Protein-coding gene in the species Homo sapiens

G-protein-coupled receptor kinase 3 (GRK3) is an enzyme that in humans is encoded by the ADRBK2 gene. GRK3 was initially called Beta-adrenergic receptor kinase 2 (βARK-2), and is a member of the G protein-coupled receptor kinase subfamily of the Ser/Thr protein kinases that is most highly similar to GRK2.

== Function ==

G protein-coupled receptor kinases phosphorylate activated G protein-coupled receptors, which promotes the binding of an arrestin protein to the receptor. Arrestin binding to phosphorylated, active receptor prevents receptor stimulation of heterotrimeric G protein transducer proteins, blocking their cellular signaling and resulting in receptor desensitization. Arrestin binding also directs receptors to specific cellular internalization pathways, removing the receptors from the cell surface and also preventing additional activation. Arrestin binding to phosphorylated, active receptor also enables receptor signaling through arrestin partner proteins. As a result, the G protein-coupled receptors' complicated signaling switch is the GRK/arrestin system.

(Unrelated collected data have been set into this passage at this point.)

**src/verilog/lc4_pkg.sv**
```systemverilog
package lc4_pkg;

    // datapath word width
    localparam int DATA_W = 16;
    // register select width and register count
    localparam int SEL_W = 3;
    localparam int NUM_REGS = 8;

    // first fetch address after reset, start of user code
    localparam logic [DATA_W-1:0] PC_RESET = 16'h8200;

    // primary opcodes in insn[15:12]
    localparam logic [3:0] OP_ARITH = 4'b0001;
    localparam logic [3:0] OP_LOGIC = 4'b0101;
    localparam logic [3:0] OP_CONST = 4'b1001;
    localparam logic [3:0] OP_LDR = 4'b0110;
    localparam logic [3:0] OP_STR = 4'b0111;

    // register-form sub-ops in insn[5:3]
    // insn[5] set selects the imm5 form of ADD and AND instead
    localparam logic [2:0] SUB_ADD = 3'b000;
    localparam logic [2:0] SUB_SUB = 3'b010;
    localparam logic [2:0] SUB_AND = 3'b000;

    // decoded instruction, carried down each pipe from D to W
    // an all-zero value is a bubble
    typedef struct packed {
        // first source, also the load/store base
        logic [SEL_W-1:0] rs;
        // second source, the data register of a store
        logic [SEL_W-1:0] rt;
        // destination
        logic [SEL_W-1:0] rd;
        // source read enables
        logic rs_re;
        logic rt_re;
        // register file write
        logic rd_we;
        // memory ops, at most one of the two per pair reaches M
        logic is_load;
        logic is_store;
        // raw bits, the ALU decodes its own operation from these
        logic [DATA_W-1:0] insn;
    } lc4_dec_t;

endpackage
```
**src/verilog/lc4_superscalar.sv**
```systemverilog
`timescale 1ns/100ps

module lc4_superscalar (
    input  logic                        gwe,
    input  logic                        i_arst_n,
    output logic [lc4_pkg::DATA_W-1:0] o_cur_pc,
    input  logic [lc4_pkg::DATA_W-1:0] i_insn_a,
    input  logic [lc4_pkg::DATA_W-1:0] i_insn_b,
    output logic [lc4_pkg::DATA_W-1:0] o_dmem_addr,
    output logic                        o_dmem_we,
    output logic [lc4_pkg::DATA_W-1:0] o_dmem_towrite,
    input  logic [lc4_pkg::DATA_W-1:0] i_dmem_data,
    output logic                        o_wb_we_a,
    output logic [lc4_pkg::SEL_W-1:0]  o_wb_sel_a,
    output logic [lc4_pkg::DATA_W-1:0] o_wb_data_a,
    output logic                        o_wb_we_b,
    output logic [lc4_pkg::SEL_W-1:0]  o_wb_sel_b,
    output logic [lc4_pkg::DATA_W-1:0] o_wb_data_b
);
    import lc4_pkg::*;

    // fetch and decode
    logic [DATA_W-1:0] pc;
    logic [DATA_W-1:0] pc_next;
    logic [DATA_W-1:0] d_insn_a;
    logic [DATA_W-1:0] d_insn_b;
    logic [DATA_W-1:0] d_next_a;
    logic [DATA_W-1:0] d_next_b;
    lc4_dec_t          d_a;
    lc4_dec_t          d_b;
    logic              issue_switch;
    logic              stall_a;
    logic              stall_b;
    logic [DATA_W-1:0] rs_d_a, rt_d_a, rs_d_b, rt_d_b;

    // execute
    lc4_dec_t          x_a;
    lc4_dec_t          x_b;
    logic [DATA_W-1:0] rs_x_a, rt_x_a, rs_x_b, rt_x_b;
    logic [DATA_W-1:0] rs_fwd_a, rt_fwd_a, rs_fwd_b, rt_fwd_b;
    logic [DATA_W-1:0] alu_a;
    logic [DATA_W-1:0] alu_b;

    // memory
    lc4_dec_t          m_a;
    lc4_dec_t          m_b;
    logic [DATA_W-1:0] m_res_a, m_res_b, mst_a, mst_b, st_a, st_b;
    logic              m_mem_a;
    logic              m_mem_b;

    // writeback
    lc4_dec_t          w_a;
    lc4_dec_t          w_b;
    logic [DATA_W-1:0] w_res_a, w_res_b, w_ld_a, w_ld_b, wb_a, wb_b;

    lc4_decoder u_dec_a (.i_insn(d_insn_a), .o_dec(d_a));
    lc4_decoder u_dec_b (.i_insn(d_insn_b), .o_dec(d_b));

    // W writes through to the D reads in the same cycle
    lc4_regfile_2w u_regfile (
        .gwe(gwe), .i_arst_n(i_arst_n),
        .i_rs_sel_a(d_a.rs), .i_rt_sel_a(d_a.rt), .i_rs_sel_b(d_b.rs), .i_rt_sel_b(d_b.rt),
        .o_rs_data_a(rs_d_a), .o_rt_data_a(rt_d_a),
        .o_rs_data_b(rs_d_b), .o_rt_data_b(rt_d_b),
        .i_rd_sel_a(w_a.rd), .i_rd_we_a(w_a.rd_we), .i_wdata_a(wb_a),
        .i_rd_sel_b(w_b.rd), .i_rd_we_b(w_b.rd_we), .i_wdata_b(wb_b)
    );

    lc4_issue_ctrl u_issue (
        .i_d_a(d_a), .i_d_b(d_b), .i_x_a(x_a), .i_x_b(x_b),
        .o_switch(issue_switch), .o_stall_a(stall_a), .o_stall_b(stall_b)
    );

    lc4_bypass u_bypass (
        .i_x_a(x_a), .i_x_b(x_b), .i_m_a(m_a), .i_m_b(m_b), .i_w_a(w_a), .i_w_b(w_b),
        .i_rs_x_a(rs_x_a), .i_rt_x_a(rt_x_a), .i_rs_x_b(rs_x_b), .i_rt_x_b(rt_x_b),
        .i_m_res_a(m_res_a), .i_m_res_b(m_res_b), .i_wb_a(wb_a), .i_wb_b(wb_b),
        .i_mst_a(mst_a), .i_mst_b(mst_b),
        .o_rs_a(rs_fwd_a), .o_rt_a(rt_fwd_a), .o_rs_b(rs_fwd_b), .o_rt_b(rt_fwd_b),
        .o_st_a(st_a), .o_st_b(st_b)
    );

    lc4_alu u_alu_a (.i_insn(x_a.insn), .i_rs_data(rs_fwd_a), .i_rt_data(rt_fwd_a), .o_result(alu_a));
    lc4_alu u_alu_b (.i_insn(x_b.insn), .i_rs_data(rs_fwd_b), .i_rt_data(rt_fwd_b), .o_result(alu_b));

    // pc step and decode refill: hold, switch or full pair
    always_comb begin
        if (stall_a) begin
            pc_next = pc;
            d_next_a = d_insn_a;
            d_next_b = d_insn_b;
        end else if (issue_switch) begin
            // old B becomes A, the word at pc fills B
            pc_next = pc + DATA_W'(1);
            d_next_a = d_insn_b;
            d_next_b = i_insn_a;
        end else begin
            pc_next = pc + DATA_W'(2);
            d_next_a = i_insn_a;
            d_next_b = i_insn_b;
        end
    end

    always_ff @(posedge gwe or negedge i_arst_n) begin
        if (!i_arst_n) begin
            pc <= PC_RESET;
            // zero insn decodes as a no-op
            d_insn_a <= '0;
            d_insn_b <= '0;
            x_a <= '0;
            x_b <= '0;
            m_a <= '0;
            m_b <= '0;
            w_a <= '0;
            w_b <= '0;
        end else begin
            pc <= pc_next;
            d_insn_a <= d_next_a;
            d_insn_b <= d_next_b;
            // bubbles go into X for a lane that does not issue
            x_a <= stall_a ? lc4_dec_t'('0) : d_a;
            x_b <= stall_b ? lc4_dec_t'('0) : d_b;
            m_a <= x_a;
            m_b <= x_b;
            w_a <= m_a;
            w_b <= m_b;
        end
    end

    always_ff @(posedge gwe) begin
        rs_x_a <= rs_d_a;
        rt_x_a <= rt_d_a;
        rs_x_b <= rs_d_b;
        rt_x_b <= rt_d_b;
        m_res_a <= alu_a;
        m_res_b <= alu_b;
        // forwarded rt becomes the store data carried into M
        mst_a <= rt_fwd_a;
        mst_b <= rt_fwd_b;
        w_res_a <= m_res_a;
        w_res_b <= m_res_b;
        w_ld_a <= i_dmem_data;
        w_ld_b <= i_dmem_data;
    end

    // single memory port, A goes first
    assign m_mem_a = m_a.is_load || m_a.is_store;
    assign m_mem_b = m_b.is_load || m_b.is_store;
    assign o_dmem_addr = m_mem_a ? m_res_a : (m_mem_b ? m_res_b : '0);
    assign o_dmem_we = m_a.is_store || m_b.is_store;
    assign o_dmem_towrite = m_a.is_store ? st_a : (m_b.is_store ? st_b : '0);

    // load data for loads, ALU result for everything else
    assign wb_a = w_a.is_load ? w_ld_a : w_res_a;
    assign wb_b = w_b.is_load ? w_ld_b : w_res_b;

    assign o_cur_pc = pc;
    assign o_wb_we_a = w_a.rd_we;
    assign o_wb_sel_a = w_a.rd;
    assign o_wb_data_a = wb_a;
    assign o_wb_we_b = w_b.rd_we;
    assign o_wb_sel_b = w_b.rd;
    assign o_wb_data_b = wb_b;

endmodule

```
**src/verilog/lc4_bypass.sv**
```systemverilog
`timescale 1ns/100ps

module lc4_bypass (
    input  lc4_pkg::lc4_dec_t           i_x_a,
    input  lc4_pkg::lc4_dec_t           i_x_b,
    input  lc4_pkg::lc4_dec_t           i_m_a,
    input  lc4_pkg::lc4_dec_t           i_m_b,
    input  lc4_pkg::lc4_dec_t           i_w_a,
    input  lc4_pkg::lc4_dec_t           i_w_b,
    input  logic [lc4_pkg::DATA_W-1:0] i_rs_x_a,
    input  logic [lc4_pkg::DATA_W-1:0] i_rt_x_a,
    input  logic [lc4_pkg::DATA_W-1:0] i_rs_x_b,
    input  logic [lc4_pkg::DATA_W-1:0] i_rt_x_b,
    input  logic [lc4_pkg::DATA_W-1:0] i_m_res_a,
    input  logic [lc4_pkg::DATA_W-1:0] i_m_res_b,
    input  logic [lc4_pkg::DATA_W-1:0] i_wb_a,
    input  logic [lc4_pkg::DATA_W-1:0] i_wb_b,
    input  logic [lc4_pkg::DATA_W-1:0] i_mst_a,
    input  logic [lc4_pkg::DATA_W-1:0] i_mst_b,
    output logic [lc4_pkg::DATA_W-1:0] o_rs_a,
    output logic [lc4_pkg::DATA_W-1:0] o_rt_a,
    output logic [lc4_pkg::DATA_W-1:0] o_rs_b,
    output logic [lc4_pkg::DATA_W-1:0] o_rt_b,
    output logic [lc4_pkg::DATA_W-1:0] o_st_a,
    output logic [lc4_pkg::DATA_W-1:0] o_st_b
);
    import lc4_pkg::*;

    function automatic logic writes(input lc4_dec_t p, input logic [SEL_W-1:0] sel);
        return p.rd_we && p.rd == sel;
    endfunction

    // W stage only, B before A since B is younger
    function automatic logic [DATA_W-1:0] fwd_w(input logic [SEL_W-1:0] sel,
                                                input logic [DATA_W-1:0] own);
        logic [DATA_W-1:0] val;
        if (writes(i_w_b, sel)) begin
            val = i_wb_b;
        end else if (writes(i_w_a, sel)) begin
            val = i_wb_a;
        end else begin
            val = own;
        end
        return val;
    endfunction

    // MX then WX, youngest first
    // a load in M only holds its address so it is skipped here
    function automatic logic [DATA_W-1:0] fwd_x(input logic [SEL_W-1:0] sel,
                                                input logic [DATA_W-1:0] own);
        logic [DATA_W-1:0] val;
        if (writes(i_m_b, sel) && !i_m_b.is_load) begin
            val = i_m_res_b;
        end else if (writes(i_m_a, sel) && !i_m_a.is_load) begin
            val = i_m_res_a;
        end else begin
            val = fwd_w(sel, own);
        end
        return val;
    endfunction

    always_comb begin
        o_rs_a = fwd_x(i_x_a.rs, i_rs_x_a);
        o_rt_a = fwd_x(i_x_a.rt, i_rt_x_a);
        o_rs_b = fwd_x(i_x_b.rs, i_rs_x_b);
        o_rt_b = fwd_x(i_x_b.rt, i_rt_x_b);

        // WM store data, picks up a load that was still in M during X
        o_st_a = fwd_w(i_m_a.rt, i_mst_a);
        // MM from the paired A, which is newer than anything in W
        if (writes(i_m_a, i_m_b.rt)) begin
            o_st_b = i_m_res_a;
        end else begin
            o_st_b = fwd_w(i_m_b.rt, i_mst_b);
        end
    end

endmodule

```
**src/verilog/lc4_issue_ctrl.sv**
```systemverilog
`timescale 1ns/100ps

module lc4_issue_ctrl (
    input  lc4_pkg::lc4_dec_t i_d_a,
    input  lc4_pkg::lc4_dec_t i_d_b,
    input  lc4_pkg::lc4_dec_t i_x_a,
    input  lc4_pkg::lc4_dec_t i_x_b,
    output logic              o_switch,
    output logic              o_stall_a,
    output logic              o_stall_b
);
    import lc4_pkg::*;

    logic ltu_a;
    logic ltu_b;
    logic b_needs_a;
    logic mem_pair;

    // does the youngest X producer of sel happen to be a load
    function automatic logic load_hit(input logic [SEL_W-1:0] sel);
        logic hit;
        // x_b is younger and hides x_a when both write sel
        if (i_x_b.rd_we && i_x_b.rd == sel) begin
            hit = i_x_b.is_load;
        end else begin
            hit = i_x_a.rd_we && i_x_a.is_load && i_x_a.rd == sel;
        end
        return hit;
    endfunction

    // load-to-use for one decode slot
    function automatic logic load_use(input lc4_dec_t c);
        logic rs_hit;
        logic rt_hit;
        rs_hit = c.rs_re && load_hit(c.rs);
        // store data is not needed until M, the loaded word reaches it
        // from W there
        rt_hit = c.rt_re && !c.is_store && load_hit(c.rt);
        return rs_hit || rt_hit;
    endfunction

    always_comb begin
        ltu_a = load_use(i_d_a);
        ltu_b = load_use(i_d_b);

        // B reads what A writes in the same pair
        // a store of A's result is left alone, M-A covers that
        b_needs_a = i_d_a.rd_we &&
            ((i_d_b.rs_re && i_d_b.rs == i_d_a.rd) ||
             (i_d_b.rt_re && !i_d_b.is_store && i_d_b.rt == i_d_a.rd));

        // only one data memory port
        mem_pair = (i_d_a.is_load || i_d_a.is_store) &&
                   (i_d_b.is_load || i_d_b.is_store);

        // a stall of A holds the whole pair in D
        o_stall_a = ltu_a;

        // otherwise A issues alone and B slides over into A next cycle
        o_switch = !ltu_a && (b_needs_a || mem_pair || ltu_b);

        // B is not issued on either
        o_stall_b = ltu_a || o_switch;
    end

endmodule

```
**src/verilog/lc4_regfile_2w.sv**
```systemverilog
`timescale 1ns/100ps

module lc4_regfile_2w (
    input  logic                        gwe,
    input  logic                        i_arst_n,
    input  logic [lc4_pkg::SEL_W-1:0]  i_rs_sel_a,
    input  logic [lc4_pkg::SEL_W-1:0]  i_rt_sel_a,
    input  logic [lc4_pkg::SEL_W-1:0]  i_rs_sel_b,
    input  logic [lc4_pkg::SEL_W-1:0]  i_rt_sel_b,
    output logic [lc4_pkg::DATA_W-1:0] o_rs_data_a,
    output logic [lc4_pkg::DATA_W-1:0] o_rt_data_a,
    output logic [lc4_pkg::DATA_W-1:0] o_rs_data_b,
    output logic [lc4_pkg::DATA_W-1:0] o_rt_data_b,
    input  logic [lc4_pkg::SEL_W-1:0]  i_rd_sel_a,
    input  logic                        i_rd_we_a,
    input  logic [lc4_pkg::DATA_W-1:0] i_wdata_a,
    input  logic [lc4_pkg::SEL_W-1:0]  i_rd_sel_b,
    input  logic                        i_rd_we_b,
    input  logic [lc4_pkg::DATA_W-1:0] i_wdata_b
);
    import lc4_pkg::*;

    logic [DATA_W-1:0] regs [NUM_REGS];

    always_ff @(posedge gwe or negedge i_arst_n) begin
        if (!i_arst_n) begin
            for (int i = 0; i < NUM_REGS; i++) begin
                regs[i] <= '0;
            end
        end else begin
            if (i_rd_we_a) begin
                regs[i_rd_sel_a] <= i_wdata_a;
            end
            // b is the younger insn, its update lands last on a collision
            if (i_rd_we_b) begin
                regs[i_rd_sel_b] <= i_wdata_b;
            end
        end
    end

    // write-through, b checked first to match the write priority
    function automatic logic [DATA_W-1:0] read_port(input logic [SEL_W-1:0] sel);
        logic [DATA_W-1:0] val;
        if (i_rd_we_b && i_rd_sel_b == sel) begin
            val = i_wdata_b;
        end else if (i_rd_we_a && i_rd_sel_a == sel) begin
            val = i_wdata_a;
        end else begin
            val = regs[sel];
        end
        return val;
    endfunction

    always_comb begin
        o_rs_data_a = read_port(i_rs_sel_a);
        o_rt_data_a = read_port(i_rt_sel_a);
        o_rs_data_b = read_port(i_rs_sel_b);
        o_rt_data_b = read_port(i_rt_sel_b);
    end

endmodule

```
**src/verilog/lc4_alu.sv**
```systemverilog
`timescale 1ns/100ps

module lc4_alu (
    input  logic [lc4_pkg::DATA_W-1:0] i_insn,
    input  logic [lc4_pkg::DATA_W-1:0] i_rs_data,
    input  logic [lc4_pkg::DATA_W-1:0] i_rt_data,
    output logic [lc4_pkg::DATA_W-1:0] o_result
);
    import lc4_pkg::*;

    logic [DATA_W-1:0] imm5;
    logic [DATA_W-1:0] imm6;
    logic [DATA_W-1:0] imm9;

    // sign-extended immediates
    assign imm5 = {{(DATA_W-5){i_insn[4]}}, i_insn[4:0]};
    assign imm6 = {{(DATA_W-6){i_insn[5]}}, i_insn[5:0]};
    assign imm9 = {{(DATA_W-9){i_insn[8]}}, i_insn[8:0]};

    always_comb begin
        case (i_insn[15:12])
            OP_ARITH: begin
                if (i_insn[5]) begin
                    o_result = i_rs_data + imm5;
                end else if (i_insn[5:3] == SUB_SUB) begin
                    o_result = i_rs_data - i_rt_data;
                end else begin
                    o_result = i_rs_data + i_rt_data;
                end
            end
            OP_LOGIC: o_result = i_insn[5] ? (i_rs_data & imm5) : (i_rs_data & i_rt_data);
            OP_CONST: o_result = imm9;
            // effective address for both memory ops
            OP_LDR, OP_STR: o_result = i_rs_data + imm6;
            default: o_result = '0;
        endcase
    end

endmodule

```
**src/verilog/lc4_decoder.sv**
```systemverilog
`timescale 1ns/100ps

module lc4_decoder (
    input  logic [lc4_pkg::DATA_W-1:0] i_insn,
    output lc4_pkg::lc4_dec_t          o_dec
);
    import lc4_pkg::*;

    logic [3:0] opcode;
    logic [2:0] sub_op;
    logic       imm_form;

    assign opcode = i_insn[15:12];
    assign sub_op = i_insn[5:3];
    // imm5 variants of ADD and AND
    assign imm_form = i_insn[5];

    always_comb begin
        o_dec = '0;
        o_dec.insn = i_insn;
        // field positions shared by all kept formats
        o_dec.rd = i_insn[11:9];
        o_dec.rs = i_insn[8:6];
        o_dec.rt = i_insn[2:0];
        case (opcode)
            OP_ARITH: begin
                if (imm_form) begin
                    o_dec.rs_re = 1'b1;
                    o_dec.rd_we = 1'b1;
                end else if (sub_op == SUB_ADD || sub_op == SUB_SUB) begin
                    o_dec.rs_re = 1'b1;
                    o_dec.rt_re = 1'b1;
                    o_dec.rd_we = 1'b1;
                end
            end
            OP_LOGIC: begin
                if (imm_form) begin
                    o_dec.rs_re = 1'b1;
                    o_dec.rd_we = 1'b1;
                end else if (sub_op == SUB_AND) begin
                    o_dec.rs_re = 1'b1;
                    o_dec.rt_re = 1'b1;
                    o_dec.rd_we = 1'b1;
                end
            end
            OP_CONST: begin
                o_dec.rd_we = 1'b1;
            end
            OP_LDR: begin
                o_dec.rs_re = 1'b1;
                o_dec.rd_we = 1'b1;
                o_dec.is_load = 1'b1;
            end
            OP_STR: begin
                // store data register sits in the rd field
                o_dec.rt = i_insn[11:9];
                o_dec.rs_re = 1'b1;
                o_dec.rt_re = 1'b1;
                o_dec.is_store = 1'b1;
            end
            // MUL, DIV, branches and the rest fall through as no-ops
            default: ;
        endcase
    end

endmodule

```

GRK3 and the closely related GRK2 phosphorylate receptors at sites that encourage arrestin-mediated receptor desensitization, internalization and trafficking rather than arrestin-mediated signaling (in contrast to GRK5 and GRK6, which have the opposite effect). This difference is one basis for pharmacological biased agonism (also called functional selectivity), where a drug binding to a receptor may bias that receptor's signaling toward a particular subset of the actions stimulated by that receptor.

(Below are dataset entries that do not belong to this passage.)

--- src/rtl/stack_machine.sv ---
`timescale 1ns/10ps

module stack_machine (
    input  logic       clk,
    input  logic       rst,
    token_if.reader    tok,
    alu_if.master      alu,
    input  logic       run_start,
    input  logic [9:0] x_pixel,
    output logic       busy,
    output logic       done,
    output logic [7:0] y_row,
    output logic       div_zero,
    output logic       stack_err
);
    import plot_pkg::*;

    sm_state_t  state;
    sm_state_t  phase;
    num_t       stack [stack_depth];
    logic [4:0] sp;
    logic [3:0] top_idx;
    logic [3:0] nxt_idx;
    tok_len_t   pos;
    token_t     tok_cur;
    num_t       x_val;
    num_t       push_val;
    logic       is_var;
    logic       is_op;

    assign top_idx  = sp[3:0] - 4'd1;
    assign nxt_idx  = sp[3:0] - 4'd2;
    assign is_var   = tok_cur[16] && tok_cur[2:0] == tok_var;
    assign is_op    = tok_cur[16] && !tok_cur[2];
    assign push_val = is_var ? x_val : tok_cur[15:0];

    assign busy      = state != S_IDLE;
    assign done      = state == S_DONE;
    assign tok.index = pos[5:0];
    assign tok.get   = state == S_FETCH && pos < tok.length;
    assign alu.start = state inside {S_XSUB, S_XDIV, S_OP, S_YMUL, S_YSUB};

    always_comb begin
        alu.op = OP_SUB;
        alu.a  = '0;
        alu.b  = '0;
        case (state)
            S_XSUB: begin
                // offset in whole pixels, the divide's shift makes it Q8.8
                alu.a = num_t'({6'd0, x_pixel});
                alu.b = num_t'(hor_center);
            end
            S_XDIV: begin
                alu.op = OP_DIV;
                alu.a  = alu.result;
                alu.b  = num_t'(plot_scale);
            end
            S_OP: begin
                alu.op = alu_op_t'({1'b0, tok_cur[1:0]});
                alu.a  = stack[top_idx];
                alu.b  = stack[nxt_idx];
            end
            S_YMUL: begin
                alu.op = OP_MUL;
                alu.a  = stack[0];
                alu.b  = num_t'(plot_scale << frac_bits);
            end
            S_YSUB: begin
                // 240 wraps in Q8.8, low byte of the row still comes out right
                alu.a = num_t'(ver_center << frac_bits);
                alu.b = alu.result;
            end
            default: ;
        endcase
    end

    always_ff @(posedge clk) begin
        if (rst) begin
            state     <= S_IDLE;
            phase     <= S_IDLE;
            sp        <= '0;
            pos       <= '0;
            y_row     <= '0;
            div_zero  <= 1'b0;
            stack_err <= 1'b0;
        end else begin
            case (state)
                S_IDLE: begin
                    if (run_start) begin
                        sp        <= '0;
                        pos       <= '0;
                        div_zero  <= 1'b0;
                        stack_err <= 1'b0;
                        state     <= S_XSUB;
                    end
                end
                S_XSUB, S_XDIV, S_OP, S_YMUL, S_YSUB: begin
                    if (state == S_OP && alu.op == OP_DIV && alu.b == '0) begin
                        div_zero <= 1'b1;
                    end
                    phase <= state;
                    state <= S_ALU_WAIT;
                end
                S_FETCH: begin
                    if (tok.get) begin
                        state <= S_WAIT_TOK;
                    end else if (sp != 5'd1) begin
                        stack_err <= 1'b1;
                        state     <= S_DONE;
                    end else begin
                        state <= S_YMUL;
                    end
                end
                S_WAIT_TOK: begin
                    if (tok.ready) begin
                        pos   <= pos + 7'd1;
                        state <= S_DECODE;
                    end
                end
                S_DECODE: begin
                    if (!tok_cur[16] || is_var) begin
                        state <= S_PUSH;
                    end else if (!is_op || sp < 5'd2) begin
                        // unknown codes abort like a malformed expression
                        stack_err <= 1'b1;
                        state     <= S_DONE;
                    end else begin
                        state <= S_OP;
                    end
                end
                S_PUSH: begin
                    if (sp == 5'(stack_depth)) begin
                        stack_err <= 1'b1;
                        state     <= S_DONE;
                    end else begin
                        sp    <= sp + 5'd1;
                        state <= S_FETCH;
                    end
                end
                S_ALU_WAIT: begin
                    if (alu.done) begin
                        case (phase)
                            S_XSUB: state <= S_XDIV;
                            S_XDIV: state <= S_FETCH;
                            S_OP: begin
                                sp    <= sp - 5'd1;
                                state <= S_FETCH;
                            end
                            S_YMUL: state <= S_YSUB;
                            default: begin
                                y_row <= alu.result[15:frac_bits];
                                state <= S_DONE;
                            end
                        endcase
                    end
                end
                default: state <= S_IDLE;
            endcase
        end
    end

    always_ff @(posedge clk) begin
        if (state == S_WAIT_TOK && tok.ready) begin
            tok_cur <= tok.data;
        end
        if (state == S_ALU_WAIT && alu.done && phase == S_XDIV) begin
            x_val <= alu.result;
        end
        if (state == S_PUSH && sp < 5'(stack_depth)) begin
            stack[sp[3:0]] <= push_val;
        end else if (state == S_ALU_WAIT && alu.done && phase == S_OP) begin
            stack[nxt_idx] <= alu.result;
        end
    end

    a_sp_bound: assert property (@(posedge clk) disable iff (rst)
        sp <= 5'(stack_depth))
        else $error("stack pointer beyond stack depth");

endmodule

--- config.mk ---
export PLATFORM = sky130hd
export DESIGN_NAME = plot_eval_top
export DESIGN_NICKNAME = d
export VERILOG_FILES = /design/src/rtl/plot_pkg.sv /design/src/rtl/plot_ifs.sv /design/src/rtl/fixed_point_alu.sv /design/src/rtl/plot_eval_top.sv /design/src/rtl/plot_regs.sv /design/src/rtl/stack_machine.sv
export SDC_FILE = /design/constraint.sdc
export NUM_CORES = 2
export LEC_CHECK = 0
export BUFFER_PORTS_ARGS = -buffer_cell sky130_fd_sc_hd__clkbuf_2
export CELL_PAD_IN_SITES_DETAIL_PLACEMENT = 0
export CELL_PAD_IN_SITES_GLOBAL_PLACEMENT = 2
export CORE_MARGIN = 3
export CORE_UTILIZATION = 53
export DETAILED_ROUTE_END_ITERATION = 10
export PLACE_DENSITY = 0.84
export SETUP_SLACK_MARGIN = 0.4
export SYNTH_ARGS = -nofsm -noshare
export SYNTH_HDL_FRONTEND = slang
export SYNTH_SLANG_ARGS = --single-unit
--- constraint.sdc ---
create_clock -name clk -period 18.4 [get_ports clk]
set_input_delay 0.92 -clock clk [delete_from_list [all_inputs] [get_ports clk]]
set_output_delay 0.92 -clock clk [all_outputs]
set_load 0.01 [all_outputs]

GRK3 is expressed broadly in tissues, but generally at lower levels than the related GRK2. GRK3 has particularly high expression in olfactory neurons, and mice lacking the ADRBK2 gene exhibit defects in olfaction. Gene linkage techniques were used to identify a polymorphism in the promoter of the human ADRBK2 gene as a possible cause of up to 10% of cases of bipolar disorder. However, the significance of GRK3 in bipolar disorder has been controversial due to conflicting reports. GRK3 has also been implicated in regulation of dopamine receptors in Parkinson disease in animal models. Reduced expression of GRK3 has been associated with the immunodeficient WHIM syndrome in humans, and appears causative in a mouse model of the disease.